**PROBLEM STATEMENT**: In the entries below, find the line containing "endpoint kind: register" and the line containing "above 1: 16.67%". Copy those two lines and everything between them exactly, and only that.

[EXERCISE DATA — start]

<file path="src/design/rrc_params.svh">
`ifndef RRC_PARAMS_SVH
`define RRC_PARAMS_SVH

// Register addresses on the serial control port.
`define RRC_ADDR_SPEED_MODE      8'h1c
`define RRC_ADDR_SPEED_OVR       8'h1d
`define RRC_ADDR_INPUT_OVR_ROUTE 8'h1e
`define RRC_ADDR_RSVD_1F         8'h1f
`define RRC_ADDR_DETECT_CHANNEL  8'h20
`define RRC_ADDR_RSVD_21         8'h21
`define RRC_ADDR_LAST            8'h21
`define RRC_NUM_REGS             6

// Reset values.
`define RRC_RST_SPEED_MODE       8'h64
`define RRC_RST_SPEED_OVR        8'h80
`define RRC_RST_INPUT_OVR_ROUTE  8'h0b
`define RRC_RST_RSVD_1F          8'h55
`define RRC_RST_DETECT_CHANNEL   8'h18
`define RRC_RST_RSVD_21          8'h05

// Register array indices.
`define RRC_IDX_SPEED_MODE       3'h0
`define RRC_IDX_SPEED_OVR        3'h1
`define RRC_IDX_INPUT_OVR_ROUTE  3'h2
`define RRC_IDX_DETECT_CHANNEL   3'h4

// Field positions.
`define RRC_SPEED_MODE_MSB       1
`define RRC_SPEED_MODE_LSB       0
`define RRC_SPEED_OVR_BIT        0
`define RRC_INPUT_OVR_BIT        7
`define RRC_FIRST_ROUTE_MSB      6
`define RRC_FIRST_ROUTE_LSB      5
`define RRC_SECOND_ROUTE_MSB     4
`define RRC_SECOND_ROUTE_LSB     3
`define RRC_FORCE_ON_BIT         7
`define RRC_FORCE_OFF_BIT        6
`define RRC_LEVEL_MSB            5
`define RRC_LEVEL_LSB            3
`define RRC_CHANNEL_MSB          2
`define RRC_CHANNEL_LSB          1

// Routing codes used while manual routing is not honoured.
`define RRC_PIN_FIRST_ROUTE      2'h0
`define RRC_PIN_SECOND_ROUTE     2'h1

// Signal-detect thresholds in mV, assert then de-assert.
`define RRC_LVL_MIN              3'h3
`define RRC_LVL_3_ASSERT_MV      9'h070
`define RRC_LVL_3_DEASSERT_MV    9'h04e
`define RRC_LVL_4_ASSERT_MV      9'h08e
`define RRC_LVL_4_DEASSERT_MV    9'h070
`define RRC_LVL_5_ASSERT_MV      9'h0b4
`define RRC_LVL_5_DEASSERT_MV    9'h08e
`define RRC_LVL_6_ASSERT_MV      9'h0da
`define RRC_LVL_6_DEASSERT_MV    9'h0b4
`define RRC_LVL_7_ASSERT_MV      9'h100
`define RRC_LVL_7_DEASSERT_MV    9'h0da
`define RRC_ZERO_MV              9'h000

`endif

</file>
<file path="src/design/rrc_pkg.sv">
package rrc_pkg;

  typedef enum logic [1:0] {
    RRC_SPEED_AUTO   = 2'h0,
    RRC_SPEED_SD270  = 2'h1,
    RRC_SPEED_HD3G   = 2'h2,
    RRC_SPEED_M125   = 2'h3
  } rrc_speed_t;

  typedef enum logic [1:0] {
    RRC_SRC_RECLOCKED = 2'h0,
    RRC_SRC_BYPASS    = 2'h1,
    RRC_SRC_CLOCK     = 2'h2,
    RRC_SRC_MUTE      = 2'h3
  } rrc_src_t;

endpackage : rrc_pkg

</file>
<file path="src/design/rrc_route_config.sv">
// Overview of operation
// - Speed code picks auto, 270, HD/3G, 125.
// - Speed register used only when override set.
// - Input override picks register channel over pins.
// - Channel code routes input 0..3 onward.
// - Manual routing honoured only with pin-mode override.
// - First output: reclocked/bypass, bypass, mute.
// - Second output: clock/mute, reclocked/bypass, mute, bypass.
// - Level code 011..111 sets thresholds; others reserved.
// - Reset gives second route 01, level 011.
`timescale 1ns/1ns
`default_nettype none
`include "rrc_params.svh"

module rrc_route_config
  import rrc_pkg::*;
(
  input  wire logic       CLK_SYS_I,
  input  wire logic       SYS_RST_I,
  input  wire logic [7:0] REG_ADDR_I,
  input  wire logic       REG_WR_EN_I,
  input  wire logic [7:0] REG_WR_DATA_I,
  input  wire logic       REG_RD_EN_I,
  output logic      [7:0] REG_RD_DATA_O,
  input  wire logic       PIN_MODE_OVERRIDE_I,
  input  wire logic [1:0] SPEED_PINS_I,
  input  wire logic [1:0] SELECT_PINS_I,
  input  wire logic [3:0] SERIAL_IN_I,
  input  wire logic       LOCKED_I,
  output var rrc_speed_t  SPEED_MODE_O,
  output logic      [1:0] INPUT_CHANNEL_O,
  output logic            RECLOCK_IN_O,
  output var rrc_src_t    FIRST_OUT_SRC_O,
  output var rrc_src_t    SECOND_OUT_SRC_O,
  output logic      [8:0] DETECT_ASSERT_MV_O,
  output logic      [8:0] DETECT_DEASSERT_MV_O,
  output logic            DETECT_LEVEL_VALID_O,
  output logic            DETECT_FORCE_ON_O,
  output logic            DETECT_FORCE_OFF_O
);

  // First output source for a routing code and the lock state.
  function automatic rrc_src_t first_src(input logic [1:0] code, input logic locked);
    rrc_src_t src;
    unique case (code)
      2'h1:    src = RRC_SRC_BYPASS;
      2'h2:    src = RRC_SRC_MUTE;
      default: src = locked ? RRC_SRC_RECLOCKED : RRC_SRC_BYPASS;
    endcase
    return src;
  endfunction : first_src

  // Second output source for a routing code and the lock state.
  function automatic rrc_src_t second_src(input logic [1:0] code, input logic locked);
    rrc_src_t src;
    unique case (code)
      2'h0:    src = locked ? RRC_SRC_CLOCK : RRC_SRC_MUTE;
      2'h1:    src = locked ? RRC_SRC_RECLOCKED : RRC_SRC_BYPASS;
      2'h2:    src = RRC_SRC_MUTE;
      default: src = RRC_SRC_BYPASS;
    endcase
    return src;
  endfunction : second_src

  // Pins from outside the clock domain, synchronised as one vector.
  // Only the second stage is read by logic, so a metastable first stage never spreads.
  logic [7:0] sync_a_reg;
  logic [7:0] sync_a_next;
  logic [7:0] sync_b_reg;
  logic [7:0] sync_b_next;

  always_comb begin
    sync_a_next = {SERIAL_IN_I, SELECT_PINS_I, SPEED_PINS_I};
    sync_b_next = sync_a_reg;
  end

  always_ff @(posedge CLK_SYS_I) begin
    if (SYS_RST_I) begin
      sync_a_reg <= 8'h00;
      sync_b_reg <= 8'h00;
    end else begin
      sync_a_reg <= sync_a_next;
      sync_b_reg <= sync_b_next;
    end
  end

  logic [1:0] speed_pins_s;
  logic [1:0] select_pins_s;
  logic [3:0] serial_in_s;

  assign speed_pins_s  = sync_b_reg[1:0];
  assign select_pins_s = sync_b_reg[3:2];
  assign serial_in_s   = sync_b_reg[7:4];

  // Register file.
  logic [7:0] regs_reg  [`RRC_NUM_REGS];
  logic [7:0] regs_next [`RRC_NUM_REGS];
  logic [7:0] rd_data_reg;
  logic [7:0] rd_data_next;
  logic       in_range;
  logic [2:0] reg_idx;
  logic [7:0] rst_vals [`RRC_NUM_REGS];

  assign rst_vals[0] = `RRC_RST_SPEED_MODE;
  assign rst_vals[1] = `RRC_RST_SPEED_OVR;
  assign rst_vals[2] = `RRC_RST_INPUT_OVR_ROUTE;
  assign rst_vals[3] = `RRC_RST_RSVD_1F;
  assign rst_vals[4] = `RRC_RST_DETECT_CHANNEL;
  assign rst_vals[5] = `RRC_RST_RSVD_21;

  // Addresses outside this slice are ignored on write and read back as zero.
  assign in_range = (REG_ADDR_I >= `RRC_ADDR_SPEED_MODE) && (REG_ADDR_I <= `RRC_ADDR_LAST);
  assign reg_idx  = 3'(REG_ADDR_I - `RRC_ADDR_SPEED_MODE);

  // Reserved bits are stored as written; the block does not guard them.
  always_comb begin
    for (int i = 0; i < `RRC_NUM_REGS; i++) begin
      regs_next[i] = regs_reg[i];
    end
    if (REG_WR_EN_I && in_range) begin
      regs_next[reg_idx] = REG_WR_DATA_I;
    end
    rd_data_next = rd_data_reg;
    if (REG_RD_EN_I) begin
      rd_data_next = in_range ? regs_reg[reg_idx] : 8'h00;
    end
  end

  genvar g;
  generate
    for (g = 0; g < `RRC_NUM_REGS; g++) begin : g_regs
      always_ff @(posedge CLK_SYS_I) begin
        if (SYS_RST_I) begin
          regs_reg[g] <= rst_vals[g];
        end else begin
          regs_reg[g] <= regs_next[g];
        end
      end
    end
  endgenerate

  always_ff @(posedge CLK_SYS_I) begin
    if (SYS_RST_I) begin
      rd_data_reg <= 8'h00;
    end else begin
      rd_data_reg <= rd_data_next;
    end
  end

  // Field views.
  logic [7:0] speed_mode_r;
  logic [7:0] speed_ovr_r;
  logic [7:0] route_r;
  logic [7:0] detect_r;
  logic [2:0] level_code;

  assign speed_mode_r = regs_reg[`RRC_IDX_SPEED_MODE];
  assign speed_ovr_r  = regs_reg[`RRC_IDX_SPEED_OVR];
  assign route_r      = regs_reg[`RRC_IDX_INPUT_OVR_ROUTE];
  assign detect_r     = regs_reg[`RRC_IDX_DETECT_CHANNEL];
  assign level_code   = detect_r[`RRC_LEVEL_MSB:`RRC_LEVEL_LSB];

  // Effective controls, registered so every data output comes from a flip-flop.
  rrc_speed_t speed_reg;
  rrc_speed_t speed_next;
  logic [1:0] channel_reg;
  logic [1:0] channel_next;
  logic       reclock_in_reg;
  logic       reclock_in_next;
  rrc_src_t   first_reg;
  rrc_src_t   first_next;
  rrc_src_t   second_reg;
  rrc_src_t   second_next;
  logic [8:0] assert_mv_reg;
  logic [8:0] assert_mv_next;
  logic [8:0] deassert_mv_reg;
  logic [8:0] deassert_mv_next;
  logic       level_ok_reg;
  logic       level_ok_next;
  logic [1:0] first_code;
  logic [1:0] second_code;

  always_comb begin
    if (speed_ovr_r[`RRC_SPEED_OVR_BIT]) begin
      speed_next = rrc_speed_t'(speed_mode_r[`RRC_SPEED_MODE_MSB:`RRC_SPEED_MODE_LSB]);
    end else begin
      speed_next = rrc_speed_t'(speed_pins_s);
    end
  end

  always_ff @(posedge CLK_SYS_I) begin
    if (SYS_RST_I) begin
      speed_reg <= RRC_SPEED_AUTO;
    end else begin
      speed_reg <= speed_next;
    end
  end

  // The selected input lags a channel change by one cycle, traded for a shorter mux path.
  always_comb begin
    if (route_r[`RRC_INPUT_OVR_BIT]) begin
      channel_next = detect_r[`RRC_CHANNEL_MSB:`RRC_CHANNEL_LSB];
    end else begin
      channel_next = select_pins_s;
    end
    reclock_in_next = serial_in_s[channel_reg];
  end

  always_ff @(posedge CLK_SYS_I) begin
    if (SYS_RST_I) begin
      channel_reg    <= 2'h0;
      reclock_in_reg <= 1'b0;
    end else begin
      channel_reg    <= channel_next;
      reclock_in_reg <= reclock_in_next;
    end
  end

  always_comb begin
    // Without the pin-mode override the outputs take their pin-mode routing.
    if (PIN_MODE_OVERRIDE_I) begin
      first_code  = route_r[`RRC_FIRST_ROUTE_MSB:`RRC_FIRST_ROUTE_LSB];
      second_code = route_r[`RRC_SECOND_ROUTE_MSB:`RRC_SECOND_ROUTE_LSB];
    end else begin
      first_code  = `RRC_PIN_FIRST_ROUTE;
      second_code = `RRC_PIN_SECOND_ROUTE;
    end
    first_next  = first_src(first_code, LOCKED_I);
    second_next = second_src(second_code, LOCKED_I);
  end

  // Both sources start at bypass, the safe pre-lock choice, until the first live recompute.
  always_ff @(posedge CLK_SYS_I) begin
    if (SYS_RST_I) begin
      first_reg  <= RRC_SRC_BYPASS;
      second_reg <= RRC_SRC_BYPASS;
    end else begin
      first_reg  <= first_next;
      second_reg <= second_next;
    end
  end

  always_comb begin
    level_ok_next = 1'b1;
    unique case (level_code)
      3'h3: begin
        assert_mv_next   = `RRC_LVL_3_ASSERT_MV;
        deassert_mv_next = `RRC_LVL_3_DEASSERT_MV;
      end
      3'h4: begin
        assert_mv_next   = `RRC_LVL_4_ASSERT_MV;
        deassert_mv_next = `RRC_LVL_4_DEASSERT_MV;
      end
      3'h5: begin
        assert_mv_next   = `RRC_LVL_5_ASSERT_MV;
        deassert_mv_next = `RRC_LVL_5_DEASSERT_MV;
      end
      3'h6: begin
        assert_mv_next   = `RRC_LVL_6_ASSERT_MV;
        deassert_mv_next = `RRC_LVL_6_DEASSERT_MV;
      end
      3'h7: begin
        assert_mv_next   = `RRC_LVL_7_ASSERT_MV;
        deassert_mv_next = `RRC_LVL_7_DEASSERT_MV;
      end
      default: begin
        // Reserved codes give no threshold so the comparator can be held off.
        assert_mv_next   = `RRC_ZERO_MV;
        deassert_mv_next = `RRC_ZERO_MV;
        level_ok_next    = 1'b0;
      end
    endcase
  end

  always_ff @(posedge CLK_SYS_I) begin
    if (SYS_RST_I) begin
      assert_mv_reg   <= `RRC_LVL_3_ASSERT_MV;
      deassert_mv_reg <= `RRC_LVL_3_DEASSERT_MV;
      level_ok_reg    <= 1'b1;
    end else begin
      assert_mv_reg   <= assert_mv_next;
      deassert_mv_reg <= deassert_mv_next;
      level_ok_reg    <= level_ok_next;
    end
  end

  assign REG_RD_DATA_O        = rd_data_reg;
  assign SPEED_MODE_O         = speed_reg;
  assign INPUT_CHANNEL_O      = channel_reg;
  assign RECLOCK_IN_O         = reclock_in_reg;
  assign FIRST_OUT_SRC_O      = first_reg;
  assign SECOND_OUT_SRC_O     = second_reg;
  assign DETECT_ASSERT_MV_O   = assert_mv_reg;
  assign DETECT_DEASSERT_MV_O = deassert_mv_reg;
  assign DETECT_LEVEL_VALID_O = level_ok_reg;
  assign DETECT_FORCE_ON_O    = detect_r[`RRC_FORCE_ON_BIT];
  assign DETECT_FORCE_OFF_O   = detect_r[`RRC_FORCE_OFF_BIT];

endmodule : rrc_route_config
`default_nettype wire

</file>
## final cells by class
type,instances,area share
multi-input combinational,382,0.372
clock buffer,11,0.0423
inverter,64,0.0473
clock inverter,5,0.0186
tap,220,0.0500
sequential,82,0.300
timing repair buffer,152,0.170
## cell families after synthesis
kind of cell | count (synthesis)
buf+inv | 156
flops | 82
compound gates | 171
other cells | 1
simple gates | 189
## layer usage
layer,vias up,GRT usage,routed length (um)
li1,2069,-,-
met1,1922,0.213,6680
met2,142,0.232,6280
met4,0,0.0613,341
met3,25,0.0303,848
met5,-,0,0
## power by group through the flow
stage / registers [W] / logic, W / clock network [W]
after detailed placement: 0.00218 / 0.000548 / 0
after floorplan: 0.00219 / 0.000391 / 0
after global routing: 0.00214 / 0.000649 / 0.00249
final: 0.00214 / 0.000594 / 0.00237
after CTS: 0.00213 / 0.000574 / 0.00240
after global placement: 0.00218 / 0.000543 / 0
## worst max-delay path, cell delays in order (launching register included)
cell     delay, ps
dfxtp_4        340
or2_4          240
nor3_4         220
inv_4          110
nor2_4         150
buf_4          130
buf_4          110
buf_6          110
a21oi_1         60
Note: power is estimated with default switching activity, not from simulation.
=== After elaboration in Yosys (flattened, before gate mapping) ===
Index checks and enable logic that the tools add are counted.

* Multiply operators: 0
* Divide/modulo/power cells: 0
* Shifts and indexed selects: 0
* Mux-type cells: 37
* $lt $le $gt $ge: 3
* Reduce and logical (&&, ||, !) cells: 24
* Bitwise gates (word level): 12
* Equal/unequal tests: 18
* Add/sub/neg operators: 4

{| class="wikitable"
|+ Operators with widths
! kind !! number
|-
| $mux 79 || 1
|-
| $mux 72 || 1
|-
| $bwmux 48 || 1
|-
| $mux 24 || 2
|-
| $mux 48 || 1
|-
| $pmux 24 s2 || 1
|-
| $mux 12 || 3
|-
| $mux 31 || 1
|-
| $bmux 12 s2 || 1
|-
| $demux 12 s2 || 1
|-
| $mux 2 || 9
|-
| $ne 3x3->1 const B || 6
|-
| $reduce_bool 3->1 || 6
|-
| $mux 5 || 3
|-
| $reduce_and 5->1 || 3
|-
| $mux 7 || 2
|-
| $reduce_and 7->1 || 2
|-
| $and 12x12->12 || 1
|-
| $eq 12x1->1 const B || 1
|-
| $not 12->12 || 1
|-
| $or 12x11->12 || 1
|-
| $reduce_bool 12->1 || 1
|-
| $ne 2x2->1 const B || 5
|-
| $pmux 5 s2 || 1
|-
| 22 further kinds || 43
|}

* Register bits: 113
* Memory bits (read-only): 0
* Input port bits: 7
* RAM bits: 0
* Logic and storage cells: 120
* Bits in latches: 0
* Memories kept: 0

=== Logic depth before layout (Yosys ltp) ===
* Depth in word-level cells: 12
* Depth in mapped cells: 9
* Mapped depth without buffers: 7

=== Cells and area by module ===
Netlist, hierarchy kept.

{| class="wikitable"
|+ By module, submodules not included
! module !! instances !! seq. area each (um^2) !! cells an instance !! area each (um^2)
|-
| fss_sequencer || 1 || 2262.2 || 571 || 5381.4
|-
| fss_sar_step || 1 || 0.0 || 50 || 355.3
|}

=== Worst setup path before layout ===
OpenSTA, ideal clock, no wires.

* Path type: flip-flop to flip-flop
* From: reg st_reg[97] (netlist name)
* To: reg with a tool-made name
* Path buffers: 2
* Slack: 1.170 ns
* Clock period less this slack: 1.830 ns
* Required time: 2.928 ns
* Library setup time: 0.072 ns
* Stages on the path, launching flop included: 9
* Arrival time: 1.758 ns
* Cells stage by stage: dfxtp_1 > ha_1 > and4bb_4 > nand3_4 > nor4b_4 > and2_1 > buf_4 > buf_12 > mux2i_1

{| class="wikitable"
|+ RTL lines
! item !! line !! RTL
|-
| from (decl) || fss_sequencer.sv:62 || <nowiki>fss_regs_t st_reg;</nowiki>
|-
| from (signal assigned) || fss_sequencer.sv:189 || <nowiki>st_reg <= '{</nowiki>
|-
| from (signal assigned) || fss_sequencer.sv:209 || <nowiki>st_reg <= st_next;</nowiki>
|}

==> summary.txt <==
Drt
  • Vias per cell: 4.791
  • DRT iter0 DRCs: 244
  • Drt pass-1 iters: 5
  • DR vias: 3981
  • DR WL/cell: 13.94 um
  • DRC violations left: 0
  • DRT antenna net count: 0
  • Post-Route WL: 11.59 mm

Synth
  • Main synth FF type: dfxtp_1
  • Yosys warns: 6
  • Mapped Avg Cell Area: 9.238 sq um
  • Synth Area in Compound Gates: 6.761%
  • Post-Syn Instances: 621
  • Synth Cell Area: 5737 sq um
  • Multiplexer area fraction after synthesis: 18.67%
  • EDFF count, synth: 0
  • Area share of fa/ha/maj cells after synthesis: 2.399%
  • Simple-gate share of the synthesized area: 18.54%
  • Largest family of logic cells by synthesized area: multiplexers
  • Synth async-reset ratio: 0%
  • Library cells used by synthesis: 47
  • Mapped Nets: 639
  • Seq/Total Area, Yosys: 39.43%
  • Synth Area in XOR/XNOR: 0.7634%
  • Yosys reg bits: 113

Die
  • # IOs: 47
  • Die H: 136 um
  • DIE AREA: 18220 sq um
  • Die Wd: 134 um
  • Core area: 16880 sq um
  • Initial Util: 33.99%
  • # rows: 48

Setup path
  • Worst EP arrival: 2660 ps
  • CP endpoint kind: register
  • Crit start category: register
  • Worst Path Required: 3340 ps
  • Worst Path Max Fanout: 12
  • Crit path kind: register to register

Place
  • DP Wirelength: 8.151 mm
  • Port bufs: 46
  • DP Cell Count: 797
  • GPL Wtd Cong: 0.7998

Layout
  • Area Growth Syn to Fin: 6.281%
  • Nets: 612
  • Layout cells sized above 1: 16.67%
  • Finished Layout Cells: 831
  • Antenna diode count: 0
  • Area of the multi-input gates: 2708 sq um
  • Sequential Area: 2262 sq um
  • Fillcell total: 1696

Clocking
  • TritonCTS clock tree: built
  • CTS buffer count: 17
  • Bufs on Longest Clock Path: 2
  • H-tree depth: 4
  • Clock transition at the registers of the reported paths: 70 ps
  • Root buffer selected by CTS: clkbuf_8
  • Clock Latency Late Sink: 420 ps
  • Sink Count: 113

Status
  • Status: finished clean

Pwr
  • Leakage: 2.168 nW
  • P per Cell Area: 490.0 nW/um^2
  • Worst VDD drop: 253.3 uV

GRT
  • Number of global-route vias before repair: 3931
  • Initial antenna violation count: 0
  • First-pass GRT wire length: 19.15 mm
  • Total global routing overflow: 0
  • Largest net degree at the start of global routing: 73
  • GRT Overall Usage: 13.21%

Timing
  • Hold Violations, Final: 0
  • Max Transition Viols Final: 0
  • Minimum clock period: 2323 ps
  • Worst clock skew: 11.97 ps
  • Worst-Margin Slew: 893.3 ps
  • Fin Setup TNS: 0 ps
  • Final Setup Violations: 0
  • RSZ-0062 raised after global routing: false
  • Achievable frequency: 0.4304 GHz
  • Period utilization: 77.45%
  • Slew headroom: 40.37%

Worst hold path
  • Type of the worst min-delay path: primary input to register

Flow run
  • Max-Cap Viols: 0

[EXERCISE DATA — finish]

**EXERCISE ANSWER**:
  • CP endpoint kind: register
  • Crit start category: register
  • Worst Path Required: 3340 ps
  • Worst Path Max Fanout: 12
  • Crit path kind: register to register

Place
  • DP Wirelength: 8.151 mm
  • Port bufs: 46
  • DP Cell Count: 797
  • GPL Wtd Cong: 0.7998

Layout
  • Area Growth Syn to Fin: 6.281%
  • Nets: 612
  • Layout cells sized above 1: 16.67%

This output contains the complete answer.